La plateforme de finance décentralisée Aave a annoncé avoir intenté une action en justice afin de débloquer 71 millions de dollars bloqués dans des protocoles liés à des cyberpirates nord-coréens. Cette somme, selon Journal du Coin, provient de transactions suspectes associées à des adresses identifiées comme étant sous le contrôle de la Corée du Nord.
Ce qu'il faut retenir
- Aave a engagé un procès pour récupérer 71 millions de dollars bloqués dans des protocoles liés à des cyberpirates nord-coréens.
- Les fonds proviennent de transactions suspectes identifiées par des adresses associées à la Corée du Nord.
- Cette initiative s’inscrit dans le cadre des efforts de la plateforme pour sécuriser ses actifs et lutter contre le blanchiment d’argent dans la DeFi.
- Les pirates nord-coréens, connus pour leurs attaques ciblant les protocoles DeFi, auraient déjà dérobé plus de 3 milliards de dollars depuis 2017.
- Le procès vise à geler ou récupérer les fonds avant qu’ils ne soient intégrés au système financier traditionnel.
D’après Journal du Coin, Aave a confirmé que les fonds en question étaient liés à des activités malveillantes attribuées à des groupes soutenus par Pyongyang. Ces cyberattaques, souvent menées via des protocoles de finance décentralisée (DeFi), permettent aux pirates de convertir rapidement des cryptomonnaies en actifs liquides, rendant leur traçage et leur récupération particulièrement complexes.
Pour rappel, la Corée du Nord est régulièrement pointée du doigt par les autorités internationales pour son implication dans des cyberattaques visant à financer son programme nucléaire et ses activités militaires. En 2023 déjà, l’ONU avait souligné dans un rapport que des groupes comme Lazarus — affilié à Pyongyang — avaient ciblé des plateformes DeFi pour détourner des centaines de millions de dollars.
Un contexte géopolitique et financier tendu
Le recours au système judiciaire par Aave marque une étape supplémentaire dans la lutte contre le financement illicite via les cryptomonnaies.
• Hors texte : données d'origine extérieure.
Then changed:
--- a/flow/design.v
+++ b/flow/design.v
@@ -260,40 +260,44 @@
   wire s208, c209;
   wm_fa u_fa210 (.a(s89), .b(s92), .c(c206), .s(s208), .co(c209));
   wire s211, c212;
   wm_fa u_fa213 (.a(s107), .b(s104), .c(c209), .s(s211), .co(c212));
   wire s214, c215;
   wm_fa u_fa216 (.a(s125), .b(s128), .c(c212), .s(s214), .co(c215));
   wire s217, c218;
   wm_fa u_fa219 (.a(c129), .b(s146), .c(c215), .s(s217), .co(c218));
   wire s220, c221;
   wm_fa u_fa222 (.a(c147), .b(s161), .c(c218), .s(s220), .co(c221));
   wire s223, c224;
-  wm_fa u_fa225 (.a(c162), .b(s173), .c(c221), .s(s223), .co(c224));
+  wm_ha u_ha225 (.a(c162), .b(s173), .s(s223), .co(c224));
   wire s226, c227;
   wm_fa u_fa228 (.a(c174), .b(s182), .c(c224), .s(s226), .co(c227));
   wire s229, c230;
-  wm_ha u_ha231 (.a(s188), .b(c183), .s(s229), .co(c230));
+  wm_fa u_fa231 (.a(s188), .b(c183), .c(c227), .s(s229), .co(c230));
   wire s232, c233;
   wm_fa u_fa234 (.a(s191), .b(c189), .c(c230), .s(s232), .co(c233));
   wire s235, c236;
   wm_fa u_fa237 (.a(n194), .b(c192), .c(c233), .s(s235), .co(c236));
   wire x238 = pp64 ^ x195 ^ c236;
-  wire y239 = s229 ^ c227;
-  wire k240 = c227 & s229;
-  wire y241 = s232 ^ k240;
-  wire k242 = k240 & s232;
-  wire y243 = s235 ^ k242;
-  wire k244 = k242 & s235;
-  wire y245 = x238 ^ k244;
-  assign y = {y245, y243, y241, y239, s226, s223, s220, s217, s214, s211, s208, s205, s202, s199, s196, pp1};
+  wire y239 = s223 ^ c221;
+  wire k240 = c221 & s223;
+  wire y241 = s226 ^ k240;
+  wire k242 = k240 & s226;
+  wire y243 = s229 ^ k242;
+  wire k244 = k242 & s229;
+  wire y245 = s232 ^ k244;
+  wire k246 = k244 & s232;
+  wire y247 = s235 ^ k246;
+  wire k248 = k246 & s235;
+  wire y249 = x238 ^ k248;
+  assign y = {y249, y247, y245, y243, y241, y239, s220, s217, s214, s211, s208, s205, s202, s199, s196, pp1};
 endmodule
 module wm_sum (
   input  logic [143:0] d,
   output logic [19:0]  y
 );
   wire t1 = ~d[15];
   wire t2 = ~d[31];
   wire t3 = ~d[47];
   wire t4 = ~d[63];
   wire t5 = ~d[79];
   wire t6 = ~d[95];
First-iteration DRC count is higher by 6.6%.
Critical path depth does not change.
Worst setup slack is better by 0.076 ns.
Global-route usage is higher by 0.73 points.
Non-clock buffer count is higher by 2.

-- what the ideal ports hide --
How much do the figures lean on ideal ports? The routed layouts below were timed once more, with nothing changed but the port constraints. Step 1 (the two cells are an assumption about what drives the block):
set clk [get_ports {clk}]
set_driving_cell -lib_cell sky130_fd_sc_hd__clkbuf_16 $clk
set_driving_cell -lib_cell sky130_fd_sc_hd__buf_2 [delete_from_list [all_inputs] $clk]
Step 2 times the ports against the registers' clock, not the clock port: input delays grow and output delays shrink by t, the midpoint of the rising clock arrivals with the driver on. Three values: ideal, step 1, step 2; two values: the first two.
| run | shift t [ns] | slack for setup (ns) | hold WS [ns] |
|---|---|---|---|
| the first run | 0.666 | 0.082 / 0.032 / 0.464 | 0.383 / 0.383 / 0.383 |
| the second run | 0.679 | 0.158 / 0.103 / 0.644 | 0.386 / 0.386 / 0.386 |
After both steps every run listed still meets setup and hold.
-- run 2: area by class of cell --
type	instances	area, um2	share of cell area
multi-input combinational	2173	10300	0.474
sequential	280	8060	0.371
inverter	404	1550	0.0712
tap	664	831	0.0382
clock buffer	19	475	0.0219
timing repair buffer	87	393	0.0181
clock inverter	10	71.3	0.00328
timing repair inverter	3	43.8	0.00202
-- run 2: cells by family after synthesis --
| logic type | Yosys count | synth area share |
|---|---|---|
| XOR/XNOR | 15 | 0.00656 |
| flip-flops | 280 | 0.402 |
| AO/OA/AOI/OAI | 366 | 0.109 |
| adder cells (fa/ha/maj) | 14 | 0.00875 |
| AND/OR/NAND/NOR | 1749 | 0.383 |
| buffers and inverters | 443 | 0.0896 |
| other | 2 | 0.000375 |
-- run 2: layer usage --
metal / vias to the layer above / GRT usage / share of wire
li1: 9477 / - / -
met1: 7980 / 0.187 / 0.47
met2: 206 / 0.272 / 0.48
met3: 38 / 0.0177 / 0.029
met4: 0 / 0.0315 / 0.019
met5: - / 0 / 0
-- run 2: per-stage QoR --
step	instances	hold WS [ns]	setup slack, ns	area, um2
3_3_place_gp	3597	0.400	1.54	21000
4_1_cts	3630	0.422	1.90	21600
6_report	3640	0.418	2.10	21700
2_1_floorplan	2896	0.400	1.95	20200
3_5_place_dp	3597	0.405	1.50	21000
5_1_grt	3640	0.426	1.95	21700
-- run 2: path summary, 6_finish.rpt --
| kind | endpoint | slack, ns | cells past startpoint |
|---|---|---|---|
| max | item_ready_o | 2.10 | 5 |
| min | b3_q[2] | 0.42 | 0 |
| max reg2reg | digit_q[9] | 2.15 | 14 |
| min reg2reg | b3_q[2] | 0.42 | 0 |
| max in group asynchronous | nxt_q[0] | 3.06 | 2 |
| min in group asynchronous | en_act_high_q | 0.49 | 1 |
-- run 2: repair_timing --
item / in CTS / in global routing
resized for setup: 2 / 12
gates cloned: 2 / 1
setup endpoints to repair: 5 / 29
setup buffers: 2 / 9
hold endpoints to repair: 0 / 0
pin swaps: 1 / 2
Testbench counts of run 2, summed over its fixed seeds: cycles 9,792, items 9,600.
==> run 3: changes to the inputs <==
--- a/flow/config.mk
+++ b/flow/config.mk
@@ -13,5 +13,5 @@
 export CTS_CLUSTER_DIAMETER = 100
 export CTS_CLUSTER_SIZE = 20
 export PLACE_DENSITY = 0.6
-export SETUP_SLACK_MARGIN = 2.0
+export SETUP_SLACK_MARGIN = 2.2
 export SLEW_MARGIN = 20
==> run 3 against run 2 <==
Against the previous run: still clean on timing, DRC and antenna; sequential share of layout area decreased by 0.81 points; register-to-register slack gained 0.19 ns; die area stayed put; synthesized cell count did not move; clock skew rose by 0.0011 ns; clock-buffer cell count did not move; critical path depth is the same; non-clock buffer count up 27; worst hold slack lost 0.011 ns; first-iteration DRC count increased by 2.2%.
Context: an optimization exercise on an open-source flow, tuned for a short achievable clock period and few clock cycles per item. The choices shown serve that exercise and are no tape-out recipe. In this exercise RTL edits were held to simulation tests only and were not proved equivalent to the original. The flow treats the clock pin as an ideal source, which a real chip does not have. No activity file was given, so power comes from the tool's default toggle rates.

==> run a <==
// scatter_top
module scatter_top (
  input  logic                                             ap_clk,
  input  logic                                             ap_rst_n,
  input  logic [scatter_cfg_pkg::APB_ADDR_W-1:0]           paddr,
  input  logic                                             psel,
  input  logic                                             penable,
  input  logic                                             pwrite,
  input  logic [scatter_cfg_pkg::APB_DATA_W-1:0]           pwdata,
  output logic [scatter_cfg_pkg::APB_DATA_W-1:0]           prdata,
  output logic                                             tx_meta_valid,
  input  logic                                             tx_meta_ready,
  output logic [scatter_stream_pkg::META_W-1:0] tx_meta_data,
  output logic                                             tx_data_valid,
  input  logic                                             tx_data_ready,
  output logic [scatter_stream_pkg::DATA_W-1:0]            tx_data_data,
  output logic [scatter_stream_pkg::KEEP_W-1:0]            tx_data_keep,
  output logic                                             tx_data_last
);
==> module scatter_ctrl_regs, before the edit <==
module scatter_ctrl_regs (
  input  logic                                   ap_clk,
  input  logic                                   ap_rst_n,
  input  logic [scatter_cfg_pkg::APB_ADDR_W-1:0] paddr,
  input  logic                                   psel,
  input  logic                                   penable,
  input  logic                                   pwrite,
  input  logic [scatter_cfg_pkg::APB_DATA_W-1:0] pwdata,
  output logic [scatter_cfg_pkg::APB_DATA_W-1:0] prdata,
  output logic                                   run_start,
  output scatter_cfg_pkg::count_t                run_use_conn,
  output scatter_cfg_pkg::count_t                run_pkg_bytes,
  output scatter_cfg_pkg::count_t                run_pkg_num,
  output scatter_stream_pkg::session_t           run_base_session,
  input  logic                                   run_done,
  input  scatter_cfg_pkg::count_t                run_tx_bytes,
  input  scatter_cfg_pkg::count_t                run_tx_pkts,
  input  scatter_cfg_pkg::count_t                run_stall_cycles
);
  scatter_cfg_pkg::count_t       use_conn_q;
  scatter_cfg_pkg::count_t       pkg_bytes_q;
  scatter_cfg_pkg::count_t       pkg_num_q;
  scatter_stream_pkg::session_t  base_session_q;
  logic                          cfg_ok_q;
  logic                          busy;
  logic                          done_q;
  logic                          setup;
  logic                          wsetup;
  logic                          addr_ok;
  logic                          wr_conn_q;
  logic                          wr_bytes_q;
  logic                          wr_num_q;
  logic                          wr_base_q;
  logic                          wr_start_q;
  scatter_cfg_pkg::apb_data_t    rd_mux;
  scatter_cfg_pkg::apb_data_t    prdata_q;
  assign setup  = psel & ~penable;
  assign wsetup = setup & pwrite;
  always_ff @(posedge ap_clk) begin
    wr_conn_q  <= wsetup && (paddr == scatter_cfg_pkg::REG_USE_CONN);
    wr_bytes_q <= wsetup && (paddr == scatter_cfg_pkg::REG_PKG_BYTES);
    wr_num_q   <= wsetup && (paddr == scatter_cfg_pkg::REG_PKG_NUM);
    wr_base_q  <= wsetup && (paddr == scatter_cfg_pkg::REG_BASE_SESSION);
    wr_start_q <= ap_rst_n && wsetup && (paddr == scatter_cfg_pkg::REG_CTRL) && pwdata[scatter_cfg_pkg::CTRL_START_BIT];
  end
  always_ff @(posedge ap_clk) begin
    cfg_ok_q <= ap_rst_n && (use_conn_q != '0) && (pkg_bytes_q != '0) && (pkg_num_q != '0);
  end
  assign run_start = wr_start_q && cfg_ok_q && !busy;
  always_ff @(posedge ap_clk) begin
    if (!ap_rst_n) begin
      use_conn_q     <= '0;
      pkg_bytes_q    <= '0;
      pkg_num_q      <= '0;
      base_session_q <= '0;
    end else if (!busy) begin
      if (wr_conn_q)  use_conn_q  <= pwdata;
      if (wr_bytes_q) pkg_bytes_q <= pwdata;
      if (wr_num_q)   pkg_num_q   <= pwdata;
      if (wr_base_q) base_session_q <= scatter_stream_pkg::session_t'(pwdata);
    end
  end
  always_ff @(posedge ap_clk) begin
    if (!ap_rst_n) begin
      busy   <= 1'b0;
      done_q <= 1'b0;
    end else if (run_start) begin
      busy   <= 1'b1;
      done_q <= 1'b0;
    end else if (busy && run_done) begin
      busy   <= 1'b0;
      done_q <= 1'b1;   
    end
  end
  assign run_use_conn     = use_conn_q;
  assign run_pkg_bytes    = pkg_bytes_q;
  assign run_pkg_num      = pkg_num_q;
  assign run_base_session = base_session_q;
  assign addr_ok = (paddr[11:6] == '0) && (paddr[1:0] == 2'b00);
  always_comb begin
    case (paddr[5:2])
      4'h0:    rd_mux = {29'd0, ~busy, done_q, 1'b0};
      4'h4:    rd_mux = use_conn_q;
      4'h5:    rd_mux = pkg_bytes_q;
      4'h6:    rd_mux = pkg_num_q;
      4'h7:    rd_mux = scatter_cfg_pkg::apb_data_t'(base_session_q);
      4'h8:    rd_mux = run_tx_bytes;
      4'h9:    rd_mux = run_tx_pkts;
      4'hA:    rd_mux = run_stall_cycles;
      default: rd_mux = '0;
    endcase
  end
  always_ff @(posedge ap_clk) begin
    if (!addr_ok)       prdata_q <= '0;
    else if (!ap_rst_n) prdata_q <= (paddr[5:2] == 4'h0) ? 32'h4 : 32'h0;
    else                prdata_q <= rd_mux;
  end
  assign prdata = prdata_q;
endmodule
==> module stream_fifo, before the edit <==
module stream_fifo #(
  parameter int WIDTH = 1
) (
  input  logic             ap_clk,
  input  logic             ap_rst_n,
  input  logic             in_valid,
  output logic             in_ready,
  input  logic [WIDTH-1:0] in_data,
  output logic             out_valid,
  input  logic             out_ready,
  output logic [WIDTH-1:0] out_data
);
  logic             o_valid;
  logic [WIDTH-1:0] o_data;
  logic [WIDTH-1:0] h_data;
  logic             s_valid;
  logic [WIDTH-1:0] s_data;
  logic             o_hold;
  logic [WIDTH-1:0] next_data;
  assign o_hold    = o_valid & ~out_ready;
  assign in_ready  = ~s_valid;
  assign out_valid = o_valid;
  assign out_data  = o_data;
  assign next_data = s_valid ? s_data : in_data;
  always_ff @(posedge ap_clk) begin
    if (!ap_rst_n) begin
      o_valid <= 1'b0;
      s_valid <= 1'b0;
    end else begin
      o_valid <= o_hold | s_valid | in_valid;
      s_valid <= o_hold & (s_valid | in_valid);
    end
  end
  always_ff @(posedge ap_clk) begin
    if (!s_valid) s_data <= in_data;
  end
  always_ff @(posedge ap_clk) begin
    if (!o_hold) h_data <= next_data;
  end
  always_ff @(posedge ap_clk) begin
    o_data <= o_hold ? h_data : ((s_valid | in_valid) ? next_data : '0);
  end
endmodule
Settings: LEC_CHECK=0, ABC_CLOCK_PERIOD_IN_PS=2500, CAP_MARGIN=20, CORE_MARGIN=2, CORE_UTILIZATION=40, CTS_CLUSTER_DIAMETER=80, CTS_CLUSTER_SIZE=24, SETUP_SLACK_MARGIN=5, SLEW_MARGIN=20; clock period 8.0 ns.
standard.sh (not shown) runs the stock make flow with config.mk's settings and CLKGATE_MAP_FILE= SYNTH_SCRIPT=/design/flow/synth_recipe.tcl, a recipe that flattens the netlist after the stock synthesis.
==> flow/flow/run.sh <==
#!/bin/bash
set -euo pipefail
M=SETUP_SLACK_MARGIN=6
bash standard.sh $M cts > standard_cts.log 2>&1
R=$(ls -d orfs/results/*/scatter_top/base)
RESULTS_DIR=$R openroad -no_init -exit flow/clk_root.tcl > clk_root.log 2>&1
bash standard.sh $M finish > standard_finish.log 2>&1
==> flow/flow/clk_root.tcl <==
set results $::env(RESULTS_DIR)
read_db $results/4_cts.odb
set block [ord::get_db_block]
set clk_net [$block findNet ap_clk]
set roots {}
foreach it [$clk_net getITerms] {
  if {[$it isInputSignal]} { lappend roots [$it getInst] }
}
puts "clock port loads: [llength $roots]"
if {[llength $roots] != 1} {
  puts "clock port does not feed a single root buffer; layout left as it is"
  exit 0
}
set root [lindex $roots 0]
set master [[$root getMaster] getName]
puts "root [$root getName] ($master)"
if {![string match "sky130_fd_sc_hd__clkbuf_*" $master]} {
  puts "root is not a clock buffer; layout left as it is"
  exit 0
}
set out_net ""
foreach it [$root getITerms] {
  if {[$it isOutputSignal]} { set out_net [$it getNet] }
}
set loads {}
foreach it [$out_net getITerms] {
  if {[$it isInputSignal]} { lappend loads $it }
}
puts "root buffer loads: [llength $loads]"
if {[llength $loads] > 4 || [llength [$out_net getBTerms]] > 0} {
  puts "root buffer feeds more than four pins; layout left as it is"
  exit 0
}
foreach it $loads {
  puts "  [[$it getInst] getName]/[[$it getMTerm] getName]"
  $it disconnect
  $it connect $clk_net
}
odb::dbInst_destroy $root
odb::dbNet_destroy $out_net
write_db $results/4_cts.odb
puts "root buffer removed"
==> run b (differences from run a) <==
--- a/flow/flow/run.sh
+++ b/flow/flow/run.sh
@@ -1,5 +1,5 @@
 #!/bin/bash
 set -euo pipefail
-M=SETUP_SLACK_MARGIN=6
+M=SETUP_SLACK_MARGIN=6.5
 bash standard.sh $M cts > standard_cts.log 2>&1
 R=$(ls -d orfs/results/*/scatter_top/base)
CTS_CLUSTER_SIZE = 20   (was 24)
==> run c (differences from run a) <==
--- a/flow/design.v
+++ b/flow/design.v
@@ -58,10 +58,11 @@
   scatter_cfg_pkg::count_t       pkg_num_q;
   scatter_stream_pkg::session_t  base_session_q;
-  logic                          cfg_ok_q;
+  logic                          conn_nz_q;
+  logic                          bytes_nz_q;
+  logic                          num_nz_q;
   logic                          busy;
   logic                          done_q;
   logic                          setup;
   logic                          wsetup;
-  logic                          addr_ok;
   logic                          wr_conn_q;
   logic                          wr_bytes_q;
@@ -78,10 +79,8 @@
     wr_num_q   <= wsetup && (paddr == scatter_cfg_pkg::REG_PKG_NUM);
     wr_base_q  <= wsetup && (paddr == scatter_cfg_pkg::REG_BASE_SESSION);
-    wr_start_q <= ap_rst_n && wsetup && (paddr == scatter_cfg_pkg::REG_CTRL) && pwdata[scatter_cfg_pkg::CTRL_START_BIT];
+    wr_start_q <= ap_rst_n && wsetup && (paddr == scatter_cfg_pkg::REG_CTRL) && pwdata[scatter_cfg_pkg::CTRL_START_BIT]
+                  && conn_nz_q && bytes_nz_q && num_nz_q;
   end
-  always_ff @(posedge ap_clk) begin
-    cfg_ok_q <= ap_rst_n && (use_conn_q != '0) && (pkg_bytes_q != '0) && (pkg_num_q != '0);
-  end
-  assign run_start = wr_start_q && cfg_ok_q && !busy;
+  assign run_start = wr_start_q && !busy;
   always_ff @(posedge ap_clk) begin
     if (!ap_rst_n) begin
@@ -90,8 +89,20 @@
       pkg_num_q      <= '0;
       base_session_q <= '0;
+      conn_nz_q      <= 1'b0;
+      bytes_nz_q     <= 1'b0;
+      num_nz_q       <= 1'b0;
     end else if (!busy) begin
-      if (wr_conn_q)  use_conn_q  <= pwdata;
-      if (wr_bytes_q) pkg_bytes_q <= pwdata;
-      if (wr_num_q)   pkg_num_q   <= pwdata;
+      if (wr_conn_q) begin
+        use_conn_q <= pwdata;
+        conn_nz_q  <= (pwdata != '0);
+      end
+      if (wr_bytes_q) begin
+        pkg_bytes_q <= pwdata;
+        bytes_nz_q  <= (pwdata != '0);
+      end
+      if (wr_num_q) begin
+        pkg_num_q <= pwdata;
+        num_nz_q  <= (pwdata != '0);
+      end
       if (wr_base_q) base_session_q <= scatter_stream_pkg::session_t'(pwdata);
     end
@@ -113,22 +124,20 @@
   assign run_pkg_num      = pkg_num_q;
   assign run_base_session = base_session_q;
-  assign addr_ok = (paddr[11:6] == '0) && (paddr[1:0] == 2'b00);
   always_comb begin
-    case (paddr[5:2])
-      4'h0:    rd_mux = {29'd0, ~busy, done_q, 1'b0};
-      4'h4:    rd_mux = use_conn_q;
-      4'h5:    rd_mux = pkg_bytes_q;
-      4'h6:    rd_mux = pkg_num_q;
-      4'h7:    rd_mux = scatter_cfg_pkg::apb_data_t'(base_session_q);
-      4'h8:    rd_mux = run_tx_bytes;
-      4'h9:    rd_mux = run_tx_pkts;
-      4'hA:    rd_mux = run_stall_cycles;
-      default: rd_mux = '0;
+    case (paddr)
+      scatter_cfg_pkg::REG_CTRL:         rd_mux = {29'd0, ~busy, done_q, 1'b0};
+      scatter_cfg_pkg::REG_USE_CONN:     rd_mux = use_conn_q;
+      scatter_cfg_pkg::REG_PKG_BYTES:    rd_mux = pkg_bytes_q;
+      scatter_cfg_pkg::REG_PKG_NUM:      rd_mux = pkg_num_q;
+      scatter_cfg_pkg::REG_BASE_SESSION: rd_mux = scatter_cfg_pkg::apb_data_t'(base_session_q);
+      scatter_cfg_pkg::REG_TX_BYTES:     rd_mux = run_tx_bytes;
+      scatter_cfg_pkg::REG_TX_PKTS:      rd_mux = run_tx_pkts;
+      scatter_cfg_pkg::REG_STALL_CYCLES: rd_mux = run_stall_cycles;
+      default:                           rd_mux = '0;
     endcase
   end
   always_ff @(posedge ap_clk) begin
-    if (!addr_ok)       prdata_q <= '0;
-    else if (!ap_rst_n) prdata_q <= (paddr[5:2] == 4'h0) ? 32'h4 : 32'h0;
-    else                prdata_q <= rd_mux;
+    if (!ap_rst_n) prdata_q <= (paddr == scatter_cfg_pkg::REG_CTRL) ? 32'h4 : 32'h0;
+    else           prdata_q <= rd_mux;
   end
   assign prdata = prdata_q;
@@ -271,30 +280,18 @@
   logic [WIDTH-1:0] o_data;
   logic [WIDTH-1:0] h_data;
-  logic             s_valid;
-  logic [WIDTH-1:0] s_data;
   logic             o_hold;
-  logic [WIDTH-1:0] next_data;
   assign o_hold    = o_valid & ~out_ready;
-  assign in_ready  = ~s_valid;
+  assign in_ready  = ~o_hold;
   assign out_valid = o_valid;
   assign out_data  = o_data;
-  assign next_data = s_valid ? s_data : in_data;
-  always_ff @(posedge ap_clk) begin
-    if (!ap_rst_n) begin
-      o_valid <= 1'b0;
-      s_valid <= 1'b0;
-    end else begin
-      o_valid <= o_hold | s_valid | in_valid;
-      s_valid <= o_hold & (s_valid | in_valid);
-    end
-  end
   always_ff @(posedge ap_clk) begin
-    if (!s_valid) s_data <= in_data;
+    if (!ap_rst_n) o_valid <= 1'b0;
+    else           o_valid <= o_hold | in_valid;
   end
   always_ff @(posedge ap_clk) begin
-    if (!o_hold) h_data <= next_data;
+    if (!o_hold) h_data <= in_data;
   end
   always_ff @(posedge ap_clk) begin
-    o_data <= o_hold ? h_data : ((s_valid | in_valid) ? next_data : '0);
+    o_data <= o_hold ? h_data : (in_valid ? in_data : '0);
   end
 endmodule
==> flow/flow/run.sh (replaced) <==
#!/bin/bash
set -euo pipefail
bash standard.sh SETUP_SLACK_MARGIN=6 finish > standard.log 2>&1
ABC_CLOCK_PERIOD_IN_PS = 1000   (was 2500)
CTS_CLUSTER_DIAMETER = 100   (was 80)
CTS_CLUSTER_SIZE = 30   (was 24)
removed: flow/flow/clk_root.tcl
==> comparison table <==
	run a	run b	run c
Die area	90700 um2	90700 um2	85100 um2
Met3 routing resource usage after global routing	3.98%	5.44%	4.99%
Maximum cell stage delay along the critical path	0.53 ns	0.39 ns	0.57 ns
Run status	finished clean	finished clean	finished clean
Slew @ Worst Pin	0.725 ns	0.683 ns	0.892 ns
First drt pass iteration count	6	7	6
Biggest Area Class	registers	registers	multi-input combinational cells
Final setup skew	0.0545 ns	0.0401 ns	0.0447 ns
Switch Pwr	1.63 mW	1.68 mW	1.50 mW
Via count of the first global-routing pass	25568	28012	26836
Terminating pin of the worst hold path	u_data_fifo.o_data[39]$_DFF_P_	u_data_fifo.o_data[39]$_DFF_P_	u_data_fifo.o_data[63]$_DFF_P_
Register fraction of the total cell area	42.3%	38.2%	36.5%
Worst hold margin	0.451 ns	0.446 ns	0.434 ns
Ratio of cells with drive above 1 in the final layout	26.7%	39.9%	35.3%
Register bit total from synthesis	880	880	767
Number of clock buffer instances in the layout	70	77	48
WP depth	8	1	7
Worst path bufs/invs	4	1	2
Core footprint	87200 um2	87200 um2	82000 um2
Proportion of netlist area held by the largest area contributor	41.7%	41.7%	37.8%
Sw frac	22.1%	22.4%	23.4%
Required time of the critical path	8.39 ns	6.40 ns	8.53 ns
Total met2 wirelength after detailed routing	51.3 mm	58.0 mm	54.3 mm
Source-to-sink clock delay at the later pin of the worst-skew pair	0.46 ns	0.48 ns	0.62 ns
Count of inverters other than clock inverters in the layout	45	43	71
Period utilization	32.9%	32.1%	34.2%
Testbench counts of run a, summed over its fixed seeds: cycles 114,480, words 113,382.
Testbench counts of run b, summed over its fixed seeds: cycles 114,480, words 113,382.
Testbench counts of run c, summed over its fixed seeds: cycles 114,480, words 113,382.

-- afterwards: timing with drivers on the ports --
No port has a modelled driver above. Below, the same layouts with a new extraction and two added sets of constraints. Step 1 assumes that a clkbuf_16 drives the clock port and a buf_2 every other input. Step 2 also shifts input and output timing later by t, the mid clock arrival at the registers, as if the neighbouring blocks saw the same clock. Slacks: ideal ports / drivers / drivers and shift; pairs: ideal ports / drivers.
| run | t, ns | setup WS [ns] | worst register clock-pin slew, ns | pins driven straight from the clock port |
|---|---|---|---|---|
| run a | 0.561 | 5.369 / 5.319 / 4.905 | 0.11 / 0.11 | 4 |
| run b | 0.591 | 5.433 / 5.299 / 4.957 | 0.10 / 0.10 | 4 |
| run c | 0.659 | 5.265 / 5.214 / 4.636 | 0.12 / 0.12 | 1 |
After both steps every run listed still meets setup and hold. The setup slack of run c, which loses most, moves by -0.051 ns with the drivers and by -0.629 ns with both steps.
La plateforme, l’une des plus importantes dans l’écosystème DeFi, a précisé que ces fonds bloqués représentaient une part significative de ses réserves et que leur récupération était une priorité absolue. « Nous ne pouvons pas tolérer que nos protocoles servent de canal à des activités criminelles », a déclaré un porte-parole d’Aave, cité par Journal du Coin.
Les régulateurs internationaux, notamment aux États-Unis et en Europe, multiplient les pressions pour encadrer davantage la DeFi et limiter les risques de blanchiment. En mars 2026, l’Union européenne a adopté de nouvelles règles renforçant les obligations de traçabilité des transactions en cryptomonnaies, une mesure directement inspirée par l’augmentation des attaques attribuées à des États voyous.
Les défis d’une récupération incertaine
La récupération de ces 71 millions de dollars n’est cependant pas garantie. Les protocoles DeFi, conçus pour être infalsifiables et résistants à la censure, rendent les interventions judiciaires particulièrement ardues. « Une fois les fonds transférés dans des mixers ou des exchanges décentralisés, leur traçage devient quasi impossible », explique un expert en cybersécurité interrogé par Journal du Coin.
De plus, les pirates nord-coréens utilisent souvent des techniques de blanchiment sophistiquées, comme le fractionnement des fonds en petites transactions ou leur conversion en stablecoins, ce qui complique encore davantage les enquêtes. Malgré ces obstacles, Aave mise sur la collaboration avec les autorités judiciaires et les acteurs de la cybersécurité pour tenter de geler les actifs avant leur dissipation.
Cette initiative soulève également des questions sur l’efficacité des régulateurs à endiguer le financement illicite via les cryptomonnaies. Alors que les attaques attribuées à la Corée du Nord se multiplient, la communauté internationale devra-t-elle revoir ses mécanismes de lutte contre la cybercriminalité financière ?
La Corée du Nord, soumise à de strictes sanctions internationales, utilise les cyberattaques pour financer ses programmes nucléaires et militaires. Les protocoles DeFi, en raison de leur nature décentralisée et de leur liquidité élevée, offrent une cible de choix pour des groupes comme Lazarus, qui y voient un moyen rapide et difficilement traçable de convertir des cryptomonnaies en actifs liquides.